--- Records provided ---

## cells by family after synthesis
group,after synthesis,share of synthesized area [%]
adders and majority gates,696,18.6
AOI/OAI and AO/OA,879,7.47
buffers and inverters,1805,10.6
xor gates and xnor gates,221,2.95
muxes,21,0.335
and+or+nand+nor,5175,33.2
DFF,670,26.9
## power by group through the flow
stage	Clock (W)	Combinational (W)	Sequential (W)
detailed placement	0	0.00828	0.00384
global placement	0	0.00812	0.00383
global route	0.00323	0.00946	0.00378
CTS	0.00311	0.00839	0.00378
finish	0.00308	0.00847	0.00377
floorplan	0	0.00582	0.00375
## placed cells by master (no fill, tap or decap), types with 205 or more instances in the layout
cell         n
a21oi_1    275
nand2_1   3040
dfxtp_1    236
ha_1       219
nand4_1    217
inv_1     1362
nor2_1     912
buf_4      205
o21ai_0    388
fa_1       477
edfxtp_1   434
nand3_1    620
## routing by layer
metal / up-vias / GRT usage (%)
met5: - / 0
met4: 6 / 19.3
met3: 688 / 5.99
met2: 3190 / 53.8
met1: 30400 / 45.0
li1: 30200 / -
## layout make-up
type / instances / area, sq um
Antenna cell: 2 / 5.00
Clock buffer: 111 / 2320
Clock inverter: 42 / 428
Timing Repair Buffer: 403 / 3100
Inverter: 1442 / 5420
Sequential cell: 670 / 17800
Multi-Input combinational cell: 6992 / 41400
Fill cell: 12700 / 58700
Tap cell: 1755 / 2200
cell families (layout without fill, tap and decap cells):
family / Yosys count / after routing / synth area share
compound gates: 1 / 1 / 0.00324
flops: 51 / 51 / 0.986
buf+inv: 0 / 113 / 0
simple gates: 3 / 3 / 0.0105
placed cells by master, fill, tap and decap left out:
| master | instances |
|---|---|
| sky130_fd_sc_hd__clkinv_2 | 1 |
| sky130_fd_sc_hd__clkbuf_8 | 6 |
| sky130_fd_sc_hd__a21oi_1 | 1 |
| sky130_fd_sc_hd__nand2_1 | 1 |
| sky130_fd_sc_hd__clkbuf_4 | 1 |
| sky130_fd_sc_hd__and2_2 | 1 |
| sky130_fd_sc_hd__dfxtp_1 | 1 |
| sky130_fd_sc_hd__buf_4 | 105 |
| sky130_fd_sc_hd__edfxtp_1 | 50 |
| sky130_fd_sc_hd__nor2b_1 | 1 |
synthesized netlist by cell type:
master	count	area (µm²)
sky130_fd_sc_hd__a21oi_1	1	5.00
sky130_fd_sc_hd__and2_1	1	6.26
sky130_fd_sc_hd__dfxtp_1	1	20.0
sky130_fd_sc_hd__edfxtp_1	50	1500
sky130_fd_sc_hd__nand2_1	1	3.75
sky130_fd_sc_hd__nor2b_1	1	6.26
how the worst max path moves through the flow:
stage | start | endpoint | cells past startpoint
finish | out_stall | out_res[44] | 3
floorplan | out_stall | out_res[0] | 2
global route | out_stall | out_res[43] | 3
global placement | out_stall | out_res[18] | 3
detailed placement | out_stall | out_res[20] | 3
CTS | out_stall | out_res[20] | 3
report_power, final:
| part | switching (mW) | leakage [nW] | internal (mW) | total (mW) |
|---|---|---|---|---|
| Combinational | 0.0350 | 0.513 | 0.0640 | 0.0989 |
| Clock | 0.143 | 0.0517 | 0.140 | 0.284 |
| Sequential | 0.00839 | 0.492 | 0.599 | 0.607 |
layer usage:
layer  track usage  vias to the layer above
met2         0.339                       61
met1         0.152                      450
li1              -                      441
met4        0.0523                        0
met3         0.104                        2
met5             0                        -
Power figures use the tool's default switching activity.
`src/rtl/core/int8_dot_product_scale_unit_assert.svh`:
```
// Assertion macros shared by the dot product and scale unit.
`ifndef INT8_DOT_PRODUCT_SCALE_UNIT_ASSERT_SVH
`define INT8_DOT_PRODUCT_SCALE_UNIT_ASSERT_SVH

`ifndef SYNTHESIS

`define I8DPS_ASSERT_IMPLY(label, clk, rst_n, ante, cons) \
    label: assert property (@(posedge clk) disable iff (!rst_n) (ante) |-> (cons)) \
        else $error("same-cycle implication failed");

`define I8DPS_ASSERT_NEXT(label, clk, rst_n, ante, cons) \
    label: assert property (@(posedge clk) disable iff (!rst_n) (ante) |=> (cons)) \
        else $error("next-cycle implication failed");

`else

`define I8DPS_ASSERT_IMPLY(label, clk, rst_n, ante, cons)
`define I8DPS_ASSERT_NEXT(label, clk, rst_n, ante, cons)

`endif

`endif

```
`src/rtl/core/i8dps_pkg.sv`:
```
// Shared types and constants for the int8 dot product and scale unit.
package i8dps_pkg;

    localparam int LANES      = 4;
    localparam int PHYS_LANES = 4;
    localparam int LANE_LIM   = (LANES < PHYS_LANES) ? LANES : PHYS_LANES;
    localparam int CNT_W      = 3;
    localparam int ACT_W      = 8;
    localparam int PROD_W     = 2 * ACT_W;
    localparam int SUM_W      = PROD_W + $clog2(PHYS_LANES + 1);
    localparam int ACC_W      = 32;
    localparam int SCALE_W    = 32;
    localparam int OUT_W      = ACC_W + SCALE_W;

    typedef struct packed {
        logic signed [ACT_W-1:0]   act0;
        logic signed [ACT_W-1:0]   act1;
        logic signed [ACT_W-1:0]   act2;
        logic signed [ACT_W-1:0]   act3;
        logic signed [ACT_W-1:0]   wgt0;
        logic signed [ACT_W-1:0]   wgt1;
        logic signed [ACT_W-1:0]   wgt2;
        logic signed [ACT_W-1:0]   wgt3;
        logic [CNT_W-1:0]          lane_count;
        logic signed [SCALE_W-1:0] col_scale;
        logic                      last;
    } t_in_word;

    typedef struct packed {
        logic signed [ACC_W-1:0] dot_sum;
        logic signed [OUT_W-1:0] scaled_value;
    } t_out_word;

    typedef logic [PHYS_LANES-1:0][PROD_W-1:0] t_prod_vec;

    typedef struct packed {
        logic vld;
        logic last;
    } t_stage_ctl;

    typedef struct packed {
        logic signed [ACC_W-1:0]   dot;
        logic signed [SCALE_W-1:0] scale;
    } t_sum_word;

endpackage

```
`src/rtl/core/i8dps_lane.sv`:
```
// One multiplier lane: registered signed int8 product, zero when the lane is unused.
module i8dps_lane (
    input  logic                                 i_clk,
    input  logic                                 i_load,
    input  logic                                 i_en,
    input  logic signed [i8dps_pkg::ACT_W-1:0]   i_act,
    input  logic signed [i8dps_pkg::ACT_W-1:0]   i_wgt,
    output logic signed [i8dps_pkg::PROD_W-1:0]  o_prod
);
    import i8dps_pkg::*;

    logic signed [PROD_W-1:0] w_prod;
    logic signed [PROD_W-1:0] r_prod;
    logic signed [PROD_W-1:0] n_prod;

    assign w_prod = i_act * i_wgt;
    assign n_prod = i_en ? w_prod : '0;

    always_ff @(posedge i_clk) begin
        if (i_load) begin
            r_prod <= n_prod;
        end
    end

    assign o_prod = r_prod;

endmodule

```
`src/rtl/core/i8dps_merge.sv`:
```
// Merging stage: adds the lane products into the wrapping accumulator and holds a finished sum.
`include "int8_dot_product_scale_unit_assert.svh"

module i8dps_merge (
    input  logic                         i_clk,
    input  logic                         i_rst_n,
    input  i8dps_pkg::t_stage_ctl        i_ctl,
    input  i8dps_pkg::t_prod_vec         i_prods,
    input  logic signed [i8dps_pkg::SCALE_W-1:0] i_scale,
    input  logic                         i_take,
    output logic                         o_adv,
    output logic                         o_sum_vld,
    output i8dps_pkg::t_sum_word         o_sum_word
);
    import i8dps_pkg::*;

    logic [ACC_W-1:0]         r_acc;
    logic [ACC_W-1:0]         n_acc;
    logic                     r_sum_vld;
    logic                     n_sum_vld;
    t_sum_word                r_sum_word;
    logic signed [SUM_W-1:0]  w_tree;
    logic [ACC_W-1:0]         w_total;
    logic                     w_free;

    always_comb begin
        w_tree = '0;
        for (int i = 0; i < PHYS_LANES; i++) begin
            w_tree = w_tree + SUM_W'($signed(i_prods[i]));
        end
    end

    assign w_total = r_acc + ACC_W'(w_tree);
    assign w_free  = !r_sum_vld || i_take;
    assign o_adv   = i_ctl.vld && (!i_ctl.last || w_free);

    always_comb begin
        n_acc     = r_acc;
        n_sum_vld = r_sum_vld && !i_take;
        if (o_adv) begin
            if (i_ctl.last) begin
                n_acc     = '0;
                n_sum_vld = 1'b1;
            end else begin
                n_acc = w_total;
            end
        end
    end

    always_ff @(posedge i_clk) begin
        if (!i_rst_n) begin
            r_acc     <= '0;
            r_sum_vld <= 1'b0;
        end else begin
            r_acc     <= n_acc;
            r_sum_vld <= n_sum_vld;
        end
    end

    always_ff @(posedge i_clk) begin
        if (o_adv && i_ctl.last) begin
            r_sum_word.dot   <= w_total;
            r_sum_word.scale <= i_scale;
        end
    end

    assign o_sum_vld  = r_sum_vld;
    assign o_sum_word = r_sum_word;

    `I8DPS_ASSERT_NEXT(a_acc_clear, i_clk, i_rst_n, o_adv && i_ctl.last, r_acc == '0)
    `I8DPS_ASSERT_NEXT(a_sum_source, i_clk, i_rst_n, !r_sum_vld && !(o_adv && i_ctl.last), !r_sum_vld)

endmodule

```
`src/rtl/core/i8dps_scale.sv`:
```
// Scale stage: signed 32 by 32 product of the sum and the column scale into the output register.
`include "int8_dot_product_scale_unit_assert.svh"

module i8dps_scale (
    input  logic                    i_clk,
    input  logic                    i_rst_n,
    input  logic                    i_sum_vld,
    input  i8dps_pkg::t_sum_word    i_sum_word,
    output logic                    o_take,
    output logic                    o_out_valid,
    input  logic                    i_out_ready,
    output i8dps_pkg::t_out_word    o_out_word
);
    import i8dps_pkg::*;

    logic                    r_out_vld;
    logic                    n_out_vld;
    logic                    w_load;
    logic signed [OUT_W-1:0] w_prod;
    t_out_word               r_out_word;

    assign w_prod = i_sum_word.dot * i_sum_word.scale;
    assign w_load = !r_out_vld || i_out_ready;
    assign o_take = i_sum_vld && w_load;

    always_comb begin
        n_out_vld = r_out_vld;
        if (w_load) begin
            n_out_vld = i_sum_vld;
        end
    end

    always_ff @(posedge i_clk) begin
        if (!i_rst_n) begin
            r_out_vld <= 1'b0;
        end else begin
            r_out_vld <= n_out_vld;
        end
    end

    always_ff @(posedge i_clk) begin
        if (o_take) begin
            r_out_word.dot_sum      <= i_sum_word.dot;
            r_out_word.scaled_value <= w_prod;
        end
    end

    assign o_out_valid = r_out_vld;
    assign o_out_word  = r_out_word;

    `I8DPS_ASSERT_NEXT(a_take_fills, i_clk, i_rst_n, o_take, r_out_vld)
    `I8DPS_ASSERT_NEXT(a_hold_stalled, i_clk, i_rst_n, r_out_vld && !i_out_ready, r_out_vld)

endmodule

```
`src/rtl/core/int8_dot_product_scale_unit.sv`:
```
// Top level of the int8 dot product unit with Q16.16 column scaling.
//
//   Channel   Direction  Handshake                   Word
//   in        input      i_in_valid / o_in_ready     t_in_word  (four int8 pairs, count, scale, last)
//   out       output     o_out_valid / i_out_ready   t_out_word (dot_sum, scaled_value)
//
// One word is taken per cycle when the pipeline is not held up.
// A taken last word's result passes the lane product registers, the accumulation into the held sum,
// then the 32 by 32 scale multiplier feeding the output register.
// Reset clears the accumulator and all valid flags; the unit is ready in the next cycle.
// While a result waits in the output register, non-last words keep accumulating;
// a last word waits only when both the output register and the held sum are occupied.
`include "int8_dot_product_scale_unit_assert.svh"

module int8_dot_product_scale_unit (
    input  logic                   i_clk,
    input  logic                   i_rst_n,
    input  logic                   i_in_valid,
    output logic                   o_in_ready,
    input  i8dps_pkg::t_in_word    i_in_word,
    output logic                   o_out_valid,
    input  logic                   i_out_ready,
    output i8dps_pkg::t_out_word   o_out_word
);
    import i8dps_pkg::*;

    logic signed [ACT_W-1:0]   w_act [PHYS_LANES];
    logic signed [ACT_W-1:0]   w_wgt [PHYS_LANES];
    logic [PHYS_LANES-1:0]     w_en;
    logic [CNT_W-1:0]          w_cnt;
    logic                      w_accept;
    logic                      w_adv;
    logic                      w_sum_vld;
    logic                      w_take;
    t_sum_word                 w_sum_word;
    t_prod_vec                 w_prods;
    t_stage_ctl                r_ctl;
    t_stage_ctl                n_ctl;
    logic signed [SCALE_W-1:0] r_scale;

    assign w_act[0] = i_in_word.act0;
    assign w_act[1] = i_in_word.act1;
    assign w_act[2] = i_in_word.act2;
    assign w_act[3] = i_in_word.act3;
    assign w_wgt[0] = i_in_word.wgt0;
    assign w_wgt[1] = i_in_word.wgt1;
    assign w_wgt[2] = i_in_word.wgt2;
    assign w_wgt[3] = i_in_word.wgt3;

    assign w_cnt = (i_in_word.lane_count > CNT_W'(LANE_LIM)) ? CNT_W'(LANE_LIM)
                                                              : i_in_word.lane_count;

    assign o_in_ready = !r_ctl.vld || w_adv;
    assign w_accept   = i_in_valid && o_in_ready;

    for (genvar g = 0; g < PHYS_LANES; g++) begin : g_lane
        logic signed [PROD_W-1:0] w_lane_prod;

        assign w_en[g] = CNT_W'(g) < w_cnt;

        i8dps_lane u_lane (
            .i_clk  (i_clk),
            .i_load (w_accept),
            .i_en   (w_en[g]),
            .i_act  (w_act[g]),
            .i_wgt  (w_wgt[g]),
            .o_prod (w_lane_prod)
        );

        assign w_prods[g] = w_lane_prod;
    end

    always_comb begin
        n_ctl = r_ctl;
        if (w_accept) begin
            n_ctl.vld  = 1'b1;
            n_ctl.last = i_in_word.last;
        end else if (w_adv) begin
            n_ctl.vld = 1'b0;
        end
    end

    always_ff @(posedge i_clk) begin
        if (!i_rst_n) begin
            r_ctl <= '0;
        end else begin
            r_ctl <= n_ctl;
        end
    end

    always_ff @(posedge i_clk) begin
        if (w_accept) begin
            r_scale <= i_in_word.col_scale;
        end
    end

    i8dps_merge u_merge (
        .i_clk      (i_clk),
        .i_rst_n    (i_rst_n),
        .i_ctl      (r_ctl),
        .i_prods    (w_prods),
        .i_scale    (r_scale),
        .i_take     (w_take),
        .o_adv      (w_adv),
        .o_sum_vld  (w_sum_vld),
        .o_sum_word (w_sum_word)
    );

    i8dps_scale u_scale (
        .i_clk       (i_clk),
        .i_rst_n     (i_rst_n),
        .i_sum_vld   (w_sum_vld),
        .i_sum_word  (w_sum_word),
        .o_take      (w_take),
        .o_out_valid (o_out_valid),
        .i_out_ready (i_out_ready),
        .o_out_word  (o_out_word)
    );

    `I8DPS_ASSERT_NEXT(a_accept_fills, i_clk, i_rst_n, w_accept, r_ctl.vld)
    `I8DPS_ASSERT_IMPLY(a_adv_needs_word, i_clk, i_rst_n, w_adv, r_ctl.vld)

endmodule
```
`config.mk`:
```
export PLATFORM = sky130hd
export DESIGN_NAME = int8_dot_product_scale_unit
export DESIGN_NICKNAME = d
export VERILOG_FILES = /design/src/rtl/core/i8dps_pkg.sv /design/src/rtl/core/i8dps_lane.sv /design/src/rtl/core/i8dps_merge.sv /design/src/rtl/core/i8dps_scale.sv /design/src/rtl/core/int8_dot_product_scale_unit.sv
export VERILOG_INCLUDE_DIRS = /design/src /design/src/rtl/core
export SDC_FILE = /design/constraint.sdc
export NUM_CORES = 2
export LEC_CHECK = 0
export ABC_CLOCK_PERIOD_IN_PS = 12700
export BUFFER_PORTS_ARGS = -buffer_cell sky130_fd_sc_hd__buf_4
export CAP_MARGIN = 15
export CORE_MARGIN = 4
export CORE_UTILIZATION = 42
export CTS_CLUSTER_DIAMETER = 40
export DETAILED_ROUTE_END_ITERATION = 16
export PLACE_DENSITY_LB_ADDON = 0.08
export SYNTH_ARGS = -nofsm -noshare
export SYNTH_HDL_FRONTEND = slang
export SYNTH_SLANG_ARGS = --single-unit
```
`constraint.sdc`:
```
create_clock -name i_clk -period 12.7 [get_ports i_clk]
set_clock_uncertainty 0.1 [all_clocks]
set_input_delay 1.27 -clock i_clk [delete_from_list [all_inputs] [get_ports i_clk]]
set_output_delay 1.27 -clock i_clk [all_outputs]
set_load 0.02 [all_outputs]
```
==> metrics.txt <==
cell area after synthesis=58,200 um^2; R2R depth=24; fin. max-slew vios=0; FFs w/ async S/R, synth=0%; CTS Buf Count=60; GRT Util Overall=22.3%; share of cells above drive strength 1=6.85%; CP Max Fanout=24; min-delay src=r_scale[11]; Worst Max-Slew Pin Slew=1190 ps; net count after synthesis=7,618; Max-Cap Viols=0; hold crit path type=flip-flop to flip-flop; DIE AREA=145,000 um^2; drt initial violations=1,852; Slew headroom=20.0%; flop2flop setup slack=3770 ps; I/O Pins=202; postcts setup bufs=0; leading area contributor after synthesis=fa_1; post-synth top area share=45.4%; root buffer cell=clkbuf_16; Synth-to-Final Area Change=9.48%; Netlist cell types=80; crit-path most repeated cell=fa_1; register area=8410 um^2; top cells by area, synth=fa_1 45%, edfxtp_1 13%, inv_1 8.4%; Die Ht=380 um; fin crit share=70.3%; Yosys warning total=0; worst r2r dst=u_scale.o_out_word[62]; Detail Route Antenna Nets=0; CTS tree=built; RSZ-0062 raised after global routing=false; synthesized instance count=5,828; worst r2r src=u_merge.o_sum_word[42]; CORE AREA=138,000 um^2; vias in the first global route=43.0k; leading cell type in the layout, fill and taps excluded=fa_1; via count=38.8k; Required @ worst endpoint=13,070 ps; TNS Setup=0 ps; GPL Wtd Cong=0.878; Residual DRC=0; final setup violation count=0; routed vias/inst=4.99; most frequent cells in the layout=1,321 x fa_1, 1,310 x inv_1, 654 x and2_1, 645 x nand2_1, 365 x ha_1; clock sink count=292; crit path kind=flip-flop to flip-flop; largest net degree at the start of global routing=60; Slowest cell on crit path=a2111oi_2; total gr overflow=0; post-CTS sizing=0; Cell Chain, Critical Path=buf_4 -> and2_1 -> fa_1 -> fa_1 -> fa_1 -> inv_1 -> fa_1 -> inv_1 -> fa_1 -> inv_1 -> fa_1 -> inv_1 -> fa_1 -> fa_1 -> ha_1 -> a21oi_1 -> o21ai_0 -> a2111oi_2 -> o21ai_1 -> a21oi_1 -> o41ai_2 -> a21oi_1 -> nand3_1 -> o311ai_1; total wire length=156 mm; flop and latch count out of synthesis=292; footprint of the multi-input gates=44,000 um^2; Port Buffers=201; dpl hpwl=125 mm; final net count=7,725; DIE WIDTH=380 um; WL/cell=20.0 um; worst skew pair latency=660 ps; status=finished clean; Avg Cell Area, Syn=9.99 um^2; Worst EP arrival=9300 ps; design area=63,700 um^2; CP max stage delay=930 ps; initial antenna violation count=4; first-pass GRT wire length=250 mm; 1st-pass router iterations=7; Hold Buf Count CTS=0; post-synthesis sequential area ratio=14.4%; CP startpoint kind=flip-flop; Crit. End Element=flip-flop; Clock Path Buffers=3; Hold Path End=u_merge.o_sum_word[11]; row count=136; final hold violation count=0; Hold Slack=311 ps; Top FF cell, synth=edfxtp_1; EDFF count, synth=256; Clk pin slew, worst setup/hold paths=50 ps; fill count=13.1k; Starting Density=42.3%; CTS H-tree depth=2; hold path cells=0; Fmax=112 MHz; post-placement cell area=61,700 um^2; fin crit period=8930 ps
[Yosys cell counts (all sizes together), types with 4 or more instances]
| cell type | count |
|---|---|
| nor2 | 146 |
| edfxtp | 256 |
| a21oi | 127 |
| nand4 | 22 |
| ha | 365 |
| o21bai | 15 |
| o21a | 22 |
| and3 | 9 |
| nor2b | 65 |
| xnor2 | 128 |
| a41oi | 4 |
| xor2 | 48 |
| fa | 1321 |
| buf | 6 |
| nand3 | 38 |
| o41ai | 9 |
| nor3 | 40 |
| clkbuf | 226 |
| o31a | 4 |
| a21boi | 19 |
| o21ai | 97 |
| inv | 1310 |
| nand2 | 645 |
| o31ai | 6 |
| nand2b | 48 |
| or3 | 5 |
| and2 | 655 |
| o22ai | 4 |
| dfxtp | 36 |
| a32o | 4 |
| a31oi | 10 |
| a22oi | 23 |
| a21o | 57 |
| nor3b | 5 |
| a211oi | 12 |
[cell families (layout without fill, tap and decap cells)]
logic type	Yosys count	count (layout)	share of synthesized area [%]
AO/OA/AOI/OAI	440	440	5.01
flip-flops	292	292	14.4
other	0	2	0
XOR/XNOR	176	176	2.65
adder cells (fa/ha/maj)	1686	1686	53.3
AND/OR/NAND/NOR	1690	1690	14.6
multiplexers	2	2	0.0365
buffers and inverters	1542	1701	9.98
[critical path, delay by kind of cell, from the launching register on]
family / cells / cell delay (ps)
adder cells (fa/ha/maj): 9 / 4150
AND/OR/NAND/NOR: 2 / 300
buffers and inverters: 5 / 620
flip-flops: 1 / 690
AO/OA/AOI/OAI: 8 / 2890
[final cells by class]
type                       count  area share (%)
antenna                        2         0.00785
clock buffer                  64            2.41
clock inverter                50           0.826
inverter                    1310            7.71
multi-input combinational   3994            69.1
sequential                   292            13.2
tap                         1794            3.52
timing repair buffer         277            3.26
[sequential cells by signal, indices dropped and copies added, names as in the netlist]
signal	flops
r_ctl	2
u_merge.o_sum_word	64
u_scale.o_out_word	96
u_merge.r_acc	32
g_lane.u_lane.o_prod	64
r_scale	32
u_scale.o_out_valid	1
u_merge.o_sum_vld	1
[layer usage]
metal | vias to the layer above | GRT usage, % | part of all wire, %
met5 | - | 0 | 0
met4 | 0 | 4.94 | 2.4
met3 | 155 | 2.80 | 4.5
met2 | 780 | 37.4 | 48
met1 | 20238 | 31.1 | 45
li1 | 17649 | - | -
[stage by stage]
step | instances | util [%] | setup slack, ps
floorplan | 5828 | - | 4670
global placement | 7667 | 44.8 | 3840
detailed placement | 7667 | 44.8 | 3780
CTS | 7781 | 46.3 | 3760
global route | 7781 | 46.3 | 3260
finish | 7783 | 46.3 | 3770
[worst max-delay path by stage]
| stage | start | to | slack, ps | cells past startpoint |
|---|---|---|---|---|
| floorplan | u_merge.o_sum_word[63] | u_scale.o_out_word[57] | 4670 | 25 |
| global placement | u_merge.o_sum_word[2] | u_scale.o_out_word[57] | 3840 | 25 |
| detailed placement | u_merge.o_sum_word[42] | u_scale.o_out_word[62] | 3780 | 24 |
| CTS | u_merge.o_sum_word[31] | u_scale.o_out_word[62] | 3760 | 24 |
| global route | u_merge.o_sum_word[31] | u_scale.o_out_word[62] | 3260 | 24 |
| finish | u_merge.o_sum_word[42] | u_scale.o_out_word[62] | 3770 | 24 |
Power is left out: the tool's default activity adds up to more than one toggle a clock period on the data nets, which glitch-free logic cannot reach.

---

▶ Task instructions: Lines above with "master" in them are the ones to copy.

▶ Response area:
## placed cells by master (no fill, tap or decap), types with 205 or more instances in the layout
placed cells by master, fill, tap and decap left out:
| master | instances |
master	count	area (µm²)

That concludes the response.